START Data records

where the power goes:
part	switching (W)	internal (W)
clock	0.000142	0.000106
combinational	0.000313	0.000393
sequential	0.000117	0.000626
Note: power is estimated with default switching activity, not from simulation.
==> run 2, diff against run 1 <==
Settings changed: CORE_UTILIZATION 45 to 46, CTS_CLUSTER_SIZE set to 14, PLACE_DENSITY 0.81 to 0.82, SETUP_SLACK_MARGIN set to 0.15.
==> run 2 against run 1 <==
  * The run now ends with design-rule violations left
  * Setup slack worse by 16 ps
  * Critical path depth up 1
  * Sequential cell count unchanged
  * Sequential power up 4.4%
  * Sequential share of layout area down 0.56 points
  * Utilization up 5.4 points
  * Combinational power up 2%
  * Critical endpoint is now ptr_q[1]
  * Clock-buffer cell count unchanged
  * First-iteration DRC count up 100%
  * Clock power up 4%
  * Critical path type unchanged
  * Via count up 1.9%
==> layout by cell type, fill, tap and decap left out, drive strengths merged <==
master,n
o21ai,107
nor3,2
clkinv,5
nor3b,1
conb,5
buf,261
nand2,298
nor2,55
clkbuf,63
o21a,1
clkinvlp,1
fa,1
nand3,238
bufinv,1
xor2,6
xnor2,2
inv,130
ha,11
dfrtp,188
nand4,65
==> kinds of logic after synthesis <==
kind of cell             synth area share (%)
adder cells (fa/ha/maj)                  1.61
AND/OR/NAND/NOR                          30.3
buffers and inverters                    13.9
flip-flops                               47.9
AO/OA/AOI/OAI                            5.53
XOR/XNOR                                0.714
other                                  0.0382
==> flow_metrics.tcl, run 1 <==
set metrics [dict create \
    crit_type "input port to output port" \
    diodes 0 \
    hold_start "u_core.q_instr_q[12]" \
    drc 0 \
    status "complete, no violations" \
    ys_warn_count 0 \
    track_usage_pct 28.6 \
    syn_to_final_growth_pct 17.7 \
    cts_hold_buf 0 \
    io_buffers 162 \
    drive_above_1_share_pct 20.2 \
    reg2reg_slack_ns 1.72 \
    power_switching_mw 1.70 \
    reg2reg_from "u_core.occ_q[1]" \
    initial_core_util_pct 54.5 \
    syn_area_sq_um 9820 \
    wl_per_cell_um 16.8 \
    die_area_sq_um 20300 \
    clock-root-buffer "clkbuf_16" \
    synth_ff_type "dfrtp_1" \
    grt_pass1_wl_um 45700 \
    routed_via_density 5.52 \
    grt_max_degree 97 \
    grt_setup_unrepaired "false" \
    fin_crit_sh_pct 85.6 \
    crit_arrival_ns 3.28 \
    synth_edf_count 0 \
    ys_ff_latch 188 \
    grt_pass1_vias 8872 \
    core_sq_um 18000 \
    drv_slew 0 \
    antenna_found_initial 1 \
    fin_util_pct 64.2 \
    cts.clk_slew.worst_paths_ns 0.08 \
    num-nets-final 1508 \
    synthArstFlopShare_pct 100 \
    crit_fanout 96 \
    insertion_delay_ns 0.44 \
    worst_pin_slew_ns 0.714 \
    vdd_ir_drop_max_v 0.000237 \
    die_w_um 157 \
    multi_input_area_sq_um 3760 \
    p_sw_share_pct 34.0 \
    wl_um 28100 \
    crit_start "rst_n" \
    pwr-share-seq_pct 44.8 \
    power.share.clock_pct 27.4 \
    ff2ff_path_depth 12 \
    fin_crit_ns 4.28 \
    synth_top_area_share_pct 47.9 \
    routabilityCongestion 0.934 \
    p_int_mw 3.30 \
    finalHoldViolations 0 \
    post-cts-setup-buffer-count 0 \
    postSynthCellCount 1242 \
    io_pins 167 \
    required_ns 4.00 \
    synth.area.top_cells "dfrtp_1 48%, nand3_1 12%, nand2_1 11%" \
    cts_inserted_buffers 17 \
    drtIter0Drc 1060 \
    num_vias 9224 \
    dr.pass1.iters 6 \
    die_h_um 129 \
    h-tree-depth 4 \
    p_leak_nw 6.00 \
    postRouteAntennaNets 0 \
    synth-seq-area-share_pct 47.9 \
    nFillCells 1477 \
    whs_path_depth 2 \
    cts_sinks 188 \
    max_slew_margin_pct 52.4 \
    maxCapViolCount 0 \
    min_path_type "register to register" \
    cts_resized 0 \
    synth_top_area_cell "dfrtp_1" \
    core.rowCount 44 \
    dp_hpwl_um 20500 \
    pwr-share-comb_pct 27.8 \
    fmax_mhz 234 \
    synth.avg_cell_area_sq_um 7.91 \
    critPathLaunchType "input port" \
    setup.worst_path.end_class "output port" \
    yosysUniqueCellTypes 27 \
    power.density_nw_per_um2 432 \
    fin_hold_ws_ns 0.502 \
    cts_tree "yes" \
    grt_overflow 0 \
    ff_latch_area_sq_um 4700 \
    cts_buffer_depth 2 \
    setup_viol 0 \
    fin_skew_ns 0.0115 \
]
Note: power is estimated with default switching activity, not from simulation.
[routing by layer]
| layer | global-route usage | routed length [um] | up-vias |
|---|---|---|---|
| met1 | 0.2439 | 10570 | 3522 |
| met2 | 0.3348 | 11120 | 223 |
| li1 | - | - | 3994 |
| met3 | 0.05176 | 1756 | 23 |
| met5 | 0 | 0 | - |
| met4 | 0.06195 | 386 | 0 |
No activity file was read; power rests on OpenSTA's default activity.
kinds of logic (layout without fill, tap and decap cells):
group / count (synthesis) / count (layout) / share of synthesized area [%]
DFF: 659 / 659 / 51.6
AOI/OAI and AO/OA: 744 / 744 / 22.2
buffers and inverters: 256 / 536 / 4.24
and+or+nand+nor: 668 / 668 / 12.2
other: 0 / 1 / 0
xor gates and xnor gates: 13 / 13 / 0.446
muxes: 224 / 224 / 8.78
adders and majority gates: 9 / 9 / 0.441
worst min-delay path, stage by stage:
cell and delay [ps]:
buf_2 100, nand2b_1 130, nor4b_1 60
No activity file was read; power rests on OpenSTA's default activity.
<file path="config.mk">
export PLATFORM = sky130hd
export DESIGN_NAME = store_trace_fifo
export DESIGN_NICKNAME = d
export VERILOG_FILES = /design/src/rtl/proj1_pkg.sv /design/src/rtl/store_trace_mem.sv /design/src/rtl/store_trace_fifo.sv
export SDC_FILE = /design/constraint.sdc
export NUM_CORES = 1
export LEC_CHECK = 0
export CAP_MARGIN = 10
export CORE_MARGIN = 2
export CORE_UTILIZATION = 55
export CTS_BUF_LIST = sky130_fd_sc_hd__clkbuf_2
export CTS_CLUSTER_SIZE = 20
export DETAILED_ROUTE_END_ITERATION = 6
export GPL_ROUTABILITY_DRIVEN = 0
export MAX_ROUTING_LAYER = met4
export PLACE_DENSITY = 0.75
export REMOVE_ABC_BUFFERS = 1
export SLEW_MARGIN = 25
export SYNTH_ARGS = -nofsm -noshare
export SYNTH_HDL_FRONTEND = slang
export SYNTH_HIERARCHICAL = 1
export SYNTH_SLANG_ARGS = --single-unit
</file>
<file path="constraint.sdc">
create_clock -name clk -period 12 [get_ports clk]
set_input_delay 3.6 -clock clk [delete_from_list [all_inputs] [get_ports clk]]
set_output_delay 3.6 -clock clk [all_outputs]
set_load 0.03 [all_outputs]
</file>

END Data records

Print again the lines of the entries above that fall between the line holding "drtIter0Drc 1060 \" and the line holding "maxCapViolCount 0 \", inclusive, exactly as they stand.

    drtIter0Drc 1060 \
    num_vias 9224 \
    dr.pass1.iters 6 \
    die_h_um 129 \
    h-tree-depth 4 \
    p_leak_nw 6.00 \
    postRouteAntennaNets 0 \
    synth-seq-area-share_pct 47.9 \
    nFillCells 1477 \
    whs_path_depth 2 \
    cts_sinks 188 \
    max_slew_margin_pct 52.4 \
    maxCapViolCount 0 \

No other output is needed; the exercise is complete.